**Supplied data:**
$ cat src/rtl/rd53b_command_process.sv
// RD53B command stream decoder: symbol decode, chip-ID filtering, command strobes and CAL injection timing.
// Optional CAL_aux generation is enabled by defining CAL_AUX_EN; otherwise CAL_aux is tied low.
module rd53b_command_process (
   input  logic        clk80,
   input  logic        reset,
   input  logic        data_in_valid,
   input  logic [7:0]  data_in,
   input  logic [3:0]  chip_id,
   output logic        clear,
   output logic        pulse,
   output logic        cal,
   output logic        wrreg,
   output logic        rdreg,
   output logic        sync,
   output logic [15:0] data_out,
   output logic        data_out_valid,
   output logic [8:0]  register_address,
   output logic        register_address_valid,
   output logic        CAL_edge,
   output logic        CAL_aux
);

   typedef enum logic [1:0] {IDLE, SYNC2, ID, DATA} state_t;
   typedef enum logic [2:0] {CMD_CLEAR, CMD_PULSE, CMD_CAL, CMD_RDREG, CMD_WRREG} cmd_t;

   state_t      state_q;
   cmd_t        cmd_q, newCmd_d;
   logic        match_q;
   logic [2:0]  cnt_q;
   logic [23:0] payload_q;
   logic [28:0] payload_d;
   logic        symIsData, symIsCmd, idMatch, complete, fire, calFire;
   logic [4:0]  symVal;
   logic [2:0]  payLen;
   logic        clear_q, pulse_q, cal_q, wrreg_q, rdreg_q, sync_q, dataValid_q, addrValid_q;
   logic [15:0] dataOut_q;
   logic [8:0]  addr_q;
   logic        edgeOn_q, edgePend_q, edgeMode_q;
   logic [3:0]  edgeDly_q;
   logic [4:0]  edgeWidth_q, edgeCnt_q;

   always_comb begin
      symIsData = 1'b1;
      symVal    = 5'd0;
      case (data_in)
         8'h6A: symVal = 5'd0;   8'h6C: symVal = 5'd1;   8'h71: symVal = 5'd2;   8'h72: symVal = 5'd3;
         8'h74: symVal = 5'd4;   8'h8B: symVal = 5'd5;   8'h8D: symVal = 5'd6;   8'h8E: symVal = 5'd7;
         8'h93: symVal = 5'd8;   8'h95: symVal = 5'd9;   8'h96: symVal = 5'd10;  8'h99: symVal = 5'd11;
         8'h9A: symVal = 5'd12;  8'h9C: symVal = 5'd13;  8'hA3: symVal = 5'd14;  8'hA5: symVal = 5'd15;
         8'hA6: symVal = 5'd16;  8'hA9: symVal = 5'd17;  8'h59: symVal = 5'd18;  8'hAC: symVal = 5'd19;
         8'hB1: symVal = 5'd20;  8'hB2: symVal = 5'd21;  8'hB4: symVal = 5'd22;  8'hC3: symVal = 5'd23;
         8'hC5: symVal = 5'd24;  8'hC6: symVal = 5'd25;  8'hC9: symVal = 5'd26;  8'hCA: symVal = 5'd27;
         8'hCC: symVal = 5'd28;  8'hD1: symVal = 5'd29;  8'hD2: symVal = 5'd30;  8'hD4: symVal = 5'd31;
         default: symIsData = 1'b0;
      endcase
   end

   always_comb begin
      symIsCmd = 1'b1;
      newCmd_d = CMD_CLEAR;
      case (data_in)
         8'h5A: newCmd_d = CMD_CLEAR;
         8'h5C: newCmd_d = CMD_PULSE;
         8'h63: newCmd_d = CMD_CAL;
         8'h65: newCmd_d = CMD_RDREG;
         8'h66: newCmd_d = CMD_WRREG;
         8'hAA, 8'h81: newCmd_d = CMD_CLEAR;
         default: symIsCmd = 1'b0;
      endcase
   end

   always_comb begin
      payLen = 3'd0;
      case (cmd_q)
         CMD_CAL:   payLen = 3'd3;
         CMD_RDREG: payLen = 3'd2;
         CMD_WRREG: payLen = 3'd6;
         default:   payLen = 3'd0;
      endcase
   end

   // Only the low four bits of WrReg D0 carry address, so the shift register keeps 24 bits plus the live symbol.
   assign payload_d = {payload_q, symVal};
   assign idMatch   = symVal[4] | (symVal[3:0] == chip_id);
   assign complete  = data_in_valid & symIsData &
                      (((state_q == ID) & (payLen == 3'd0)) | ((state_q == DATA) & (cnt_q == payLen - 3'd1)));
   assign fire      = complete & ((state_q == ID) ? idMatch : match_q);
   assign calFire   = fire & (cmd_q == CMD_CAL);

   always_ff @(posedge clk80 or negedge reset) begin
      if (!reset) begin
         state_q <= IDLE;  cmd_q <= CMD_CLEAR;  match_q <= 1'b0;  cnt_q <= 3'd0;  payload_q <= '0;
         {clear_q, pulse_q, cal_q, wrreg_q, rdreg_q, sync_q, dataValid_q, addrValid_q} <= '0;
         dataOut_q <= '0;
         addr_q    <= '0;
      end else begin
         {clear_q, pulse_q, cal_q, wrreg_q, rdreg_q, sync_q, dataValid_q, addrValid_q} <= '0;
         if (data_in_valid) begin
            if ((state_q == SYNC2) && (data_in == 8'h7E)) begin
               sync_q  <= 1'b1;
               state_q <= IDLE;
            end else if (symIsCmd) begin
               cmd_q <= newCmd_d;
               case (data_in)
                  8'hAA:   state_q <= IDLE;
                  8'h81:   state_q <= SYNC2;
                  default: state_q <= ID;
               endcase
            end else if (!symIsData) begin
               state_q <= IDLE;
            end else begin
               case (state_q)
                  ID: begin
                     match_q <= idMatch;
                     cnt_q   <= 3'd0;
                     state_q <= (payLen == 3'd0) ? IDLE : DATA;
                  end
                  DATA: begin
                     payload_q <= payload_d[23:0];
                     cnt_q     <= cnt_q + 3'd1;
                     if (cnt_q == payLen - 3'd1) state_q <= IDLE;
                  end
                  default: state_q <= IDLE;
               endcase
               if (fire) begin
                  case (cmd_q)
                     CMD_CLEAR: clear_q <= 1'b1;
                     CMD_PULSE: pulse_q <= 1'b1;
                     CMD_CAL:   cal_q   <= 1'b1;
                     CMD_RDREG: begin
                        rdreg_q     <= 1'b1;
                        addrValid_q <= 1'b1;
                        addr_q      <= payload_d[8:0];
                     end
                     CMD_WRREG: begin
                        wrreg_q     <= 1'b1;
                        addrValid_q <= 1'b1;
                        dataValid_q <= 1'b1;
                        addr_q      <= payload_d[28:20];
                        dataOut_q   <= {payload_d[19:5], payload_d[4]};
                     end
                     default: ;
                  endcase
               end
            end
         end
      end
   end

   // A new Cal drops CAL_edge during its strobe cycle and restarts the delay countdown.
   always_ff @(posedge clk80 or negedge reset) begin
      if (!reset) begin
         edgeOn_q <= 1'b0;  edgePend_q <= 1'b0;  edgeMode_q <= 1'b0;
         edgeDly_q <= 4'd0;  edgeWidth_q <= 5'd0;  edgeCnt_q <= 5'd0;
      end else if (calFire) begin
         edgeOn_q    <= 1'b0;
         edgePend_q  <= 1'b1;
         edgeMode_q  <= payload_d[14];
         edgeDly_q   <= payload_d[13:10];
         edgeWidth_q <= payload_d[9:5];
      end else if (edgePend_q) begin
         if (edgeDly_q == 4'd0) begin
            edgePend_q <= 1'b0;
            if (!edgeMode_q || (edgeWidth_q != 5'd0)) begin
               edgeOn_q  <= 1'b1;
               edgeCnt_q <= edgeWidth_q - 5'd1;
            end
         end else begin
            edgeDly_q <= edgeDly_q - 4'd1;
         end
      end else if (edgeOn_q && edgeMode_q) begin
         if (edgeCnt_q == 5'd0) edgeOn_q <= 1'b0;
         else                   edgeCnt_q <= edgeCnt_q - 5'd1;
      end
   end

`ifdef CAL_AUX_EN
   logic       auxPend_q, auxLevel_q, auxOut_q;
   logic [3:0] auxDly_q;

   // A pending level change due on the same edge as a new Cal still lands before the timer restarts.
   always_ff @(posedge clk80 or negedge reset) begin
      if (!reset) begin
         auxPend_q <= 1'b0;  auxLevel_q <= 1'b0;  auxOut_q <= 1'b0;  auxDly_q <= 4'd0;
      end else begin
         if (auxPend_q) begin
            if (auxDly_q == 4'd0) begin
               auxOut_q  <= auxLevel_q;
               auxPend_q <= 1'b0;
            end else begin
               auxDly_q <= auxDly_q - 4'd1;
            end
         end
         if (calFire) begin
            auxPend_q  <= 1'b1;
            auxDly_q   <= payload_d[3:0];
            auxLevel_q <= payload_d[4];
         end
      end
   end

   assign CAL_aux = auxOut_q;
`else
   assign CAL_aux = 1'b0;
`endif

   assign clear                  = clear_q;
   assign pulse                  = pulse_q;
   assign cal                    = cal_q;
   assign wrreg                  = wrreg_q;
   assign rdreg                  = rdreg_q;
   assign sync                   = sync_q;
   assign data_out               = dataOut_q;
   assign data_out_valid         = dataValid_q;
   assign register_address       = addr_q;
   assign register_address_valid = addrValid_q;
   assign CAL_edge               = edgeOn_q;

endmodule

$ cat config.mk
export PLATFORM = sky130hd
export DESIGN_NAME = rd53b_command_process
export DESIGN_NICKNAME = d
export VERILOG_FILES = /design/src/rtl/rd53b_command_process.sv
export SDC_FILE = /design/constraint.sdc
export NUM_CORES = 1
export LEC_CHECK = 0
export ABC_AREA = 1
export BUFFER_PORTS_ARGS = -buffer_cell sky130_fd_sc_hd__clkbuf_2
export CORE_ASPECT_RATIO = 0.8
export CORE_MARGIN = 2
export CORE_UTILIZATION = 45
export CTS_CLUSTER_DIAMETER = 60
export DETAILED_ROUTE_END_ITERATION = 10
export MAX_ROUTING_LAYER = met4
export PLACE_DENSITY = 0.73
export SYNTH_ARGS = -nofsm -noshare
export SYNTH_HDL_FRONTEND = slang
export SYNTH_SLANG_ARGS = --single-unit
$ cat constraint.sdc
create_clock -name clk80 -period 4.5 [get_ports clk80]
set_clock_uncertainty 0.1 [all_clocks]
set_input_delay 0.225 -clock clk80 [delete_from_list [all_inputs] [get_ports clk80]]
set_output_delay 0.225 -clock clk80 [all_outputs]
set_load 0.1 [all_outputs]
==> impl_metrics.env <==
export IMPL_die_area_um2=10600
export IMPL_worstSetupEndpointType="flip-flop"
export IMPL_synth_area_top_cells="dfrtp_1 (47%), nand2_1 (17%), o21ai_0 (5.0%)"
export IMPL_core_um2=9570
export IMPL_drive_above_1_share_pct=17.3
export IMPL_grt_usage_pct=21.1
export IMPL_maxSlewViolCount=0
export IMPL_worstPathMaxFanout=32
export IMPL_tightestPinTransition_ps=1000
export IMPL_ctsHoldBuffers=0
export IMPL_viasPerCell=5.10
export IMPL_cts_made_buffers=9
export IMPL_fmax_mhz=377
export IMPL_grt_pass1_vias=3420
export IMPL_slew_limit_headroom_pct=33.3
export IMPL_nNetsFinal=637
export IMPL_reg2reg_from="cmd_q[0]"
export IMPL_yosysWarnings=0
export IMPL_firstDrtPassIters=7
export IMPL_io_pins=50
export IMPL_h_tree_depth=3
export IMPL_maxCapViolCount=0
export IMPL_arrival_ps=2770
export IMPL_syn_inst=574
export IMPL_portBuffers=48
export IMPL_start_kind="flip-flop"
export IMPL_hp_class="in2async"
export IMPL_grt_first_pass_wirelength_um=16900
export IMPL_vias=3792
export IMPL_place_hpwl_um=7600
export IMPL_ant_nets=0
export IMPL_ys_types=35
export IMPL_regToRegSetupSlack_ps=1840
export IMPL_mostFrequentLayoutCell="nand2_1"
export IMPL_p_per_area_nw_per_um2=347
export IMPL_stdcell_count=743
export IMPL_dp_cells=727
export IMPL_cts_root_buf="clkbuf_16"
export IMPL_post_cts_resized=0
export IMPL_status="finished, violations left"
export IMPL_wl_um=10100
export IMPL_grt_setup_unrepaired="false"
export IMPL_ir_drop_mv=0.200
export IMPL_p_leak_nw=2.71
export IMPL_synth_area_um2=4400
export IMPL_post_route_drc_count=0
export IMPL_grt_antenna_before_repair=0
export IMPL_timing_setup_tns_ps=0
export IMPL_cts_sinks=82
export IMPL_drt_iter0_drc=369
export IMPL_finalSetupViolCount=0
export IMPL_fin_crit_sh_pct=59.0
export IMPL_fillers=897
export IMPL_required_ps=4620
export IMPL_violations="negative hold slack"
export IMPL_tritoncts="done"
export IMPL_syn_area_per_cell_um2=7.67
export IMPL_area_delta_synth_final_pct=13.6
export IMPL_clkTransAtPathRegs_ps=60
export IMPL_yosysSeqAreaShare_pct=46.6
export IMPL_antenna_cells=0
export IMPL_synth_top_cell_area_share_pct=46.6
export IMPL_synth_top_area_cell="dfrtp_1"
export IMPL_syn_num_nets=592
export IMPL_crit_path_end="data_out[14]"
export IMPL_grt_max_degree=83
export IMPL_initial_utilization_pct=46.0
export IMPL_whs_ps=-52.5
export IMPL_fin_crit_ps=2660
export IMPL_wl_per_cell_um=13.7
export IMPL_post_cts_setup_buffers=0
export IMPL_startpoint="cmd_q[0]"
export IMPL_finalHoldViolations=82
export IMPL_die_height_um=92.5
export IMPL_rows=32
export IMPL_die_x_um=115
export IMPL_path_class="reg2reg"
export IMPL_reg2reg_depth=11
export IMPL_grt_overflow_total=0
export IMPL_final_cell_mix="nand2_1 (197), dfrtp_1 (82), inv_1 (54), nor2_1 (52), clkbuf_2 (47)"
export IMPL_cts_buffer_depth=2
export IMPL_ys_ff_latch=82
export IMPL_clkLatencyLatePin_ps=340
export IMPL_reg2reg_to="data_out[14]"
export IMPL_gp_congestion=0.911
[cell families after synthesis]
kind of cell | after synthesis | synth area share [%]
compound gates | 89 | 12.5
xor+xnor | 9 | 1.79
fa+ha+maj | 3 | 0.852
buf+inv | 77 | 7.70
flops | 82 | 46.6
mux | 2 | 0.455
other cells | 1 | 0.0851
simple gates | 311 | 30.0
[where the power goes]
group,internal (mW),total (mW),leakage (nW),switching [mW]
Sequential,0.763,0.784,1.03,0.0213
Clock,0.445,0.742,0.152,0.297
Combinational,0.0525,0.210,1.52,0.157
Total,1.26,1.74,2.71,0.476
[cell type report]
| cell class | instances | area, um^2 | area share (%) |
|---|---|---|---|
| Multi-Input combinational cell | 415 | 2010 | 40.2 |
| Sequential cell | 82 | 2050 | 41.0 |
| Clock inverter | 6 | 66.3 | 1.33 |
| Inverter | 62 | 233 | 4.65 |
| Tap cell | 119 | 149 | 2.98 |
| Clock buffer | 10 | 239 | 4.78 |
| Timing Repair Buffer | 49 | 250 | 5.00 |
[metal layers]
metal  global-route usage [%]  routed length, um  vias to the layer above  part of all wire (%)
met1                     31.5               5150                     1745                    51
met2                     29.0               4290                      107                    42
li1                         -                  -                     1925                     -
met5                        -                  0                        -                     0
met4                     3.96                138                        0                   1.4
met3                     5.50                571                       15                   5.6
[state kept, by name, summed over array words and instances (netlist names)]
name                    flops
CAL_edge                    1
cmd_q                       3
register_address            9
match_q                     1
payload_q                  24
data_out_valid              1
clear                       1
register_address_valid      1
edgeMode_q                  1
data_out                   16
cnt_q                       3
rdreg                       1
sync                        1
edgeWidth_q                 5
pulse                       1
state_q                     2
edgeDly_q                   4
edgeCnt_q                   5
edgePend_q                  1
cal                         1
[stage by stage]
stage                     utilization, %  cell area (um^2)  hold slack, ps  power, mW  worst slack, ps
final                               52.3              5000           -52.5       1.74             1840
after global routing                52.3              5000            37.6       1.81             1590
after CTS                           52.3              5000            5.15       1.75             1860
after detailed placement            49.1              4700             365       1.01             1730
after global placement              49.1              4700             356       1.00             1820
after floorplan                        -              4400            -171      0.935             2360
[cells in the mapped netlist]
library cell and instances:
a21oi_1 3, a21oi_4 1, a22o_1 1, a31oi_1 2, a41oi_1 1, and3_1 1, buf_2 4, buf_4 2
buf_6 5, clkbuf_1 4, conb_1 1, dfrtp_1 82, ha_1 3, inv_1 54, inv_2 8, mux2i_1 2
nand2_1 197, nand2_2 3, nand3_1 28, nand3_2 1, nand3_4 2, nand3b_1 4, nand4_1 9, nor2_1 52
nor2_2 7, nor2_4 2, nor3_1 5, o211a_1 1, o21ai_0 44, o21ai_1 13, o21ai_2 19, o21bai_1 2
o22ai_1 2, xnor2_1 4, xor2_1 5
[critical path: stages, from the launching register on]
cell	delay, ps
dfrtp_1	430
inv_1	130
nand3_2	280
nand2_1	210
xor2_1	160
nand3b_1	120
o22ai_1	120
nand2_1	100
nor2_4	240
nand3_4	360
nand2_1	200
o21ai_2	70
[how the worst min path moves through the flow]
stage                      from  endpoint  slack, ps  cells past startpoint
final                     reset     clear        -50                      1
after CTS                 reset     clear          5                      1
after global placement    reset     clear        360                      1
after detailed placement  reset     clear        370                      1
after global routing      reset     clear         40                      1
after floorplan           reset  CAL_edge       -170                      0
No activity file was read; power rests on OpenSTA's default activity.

**Your assignment:** Restate verbatim the first line above and all lines after it through the line containing "typedef enum logic [1:0]"; omit the rest.

**Result of the task:**
$ cat src/rtl/rd53b_command_process.sv
// RD53B command stream decoder: symbol decode, chip-ID filtering, command strobes and CAL injection timing.
// Optional CAL_aux generation is enabled by defining CAL_AUX_EN; otherwise CAL_aux is tied low.
module rd53b_command_process (
   input  logic        clk80,
   input  logic        reset,
   input  logic        data_in_valid,
   input  logic [7:0]  data_in,
   input  logic [3:0]  chip_id,
   output logic        clear,
   output logic        pulse,
   output logic        cal,
   output logic        wrreg,
   output logic        rdreg,
   output logic        sync,
   output logic [15:0] data_out,
   output logic        data_out_valid,
   output logic [8:0]  register_address,
   output logic        register_address_valid,
   output logic        CAL_edge,
   output logic        CAL_aux
);

   typedef enum logic [1:0] {IDLE, SYNC2, ID, DATA} state_t;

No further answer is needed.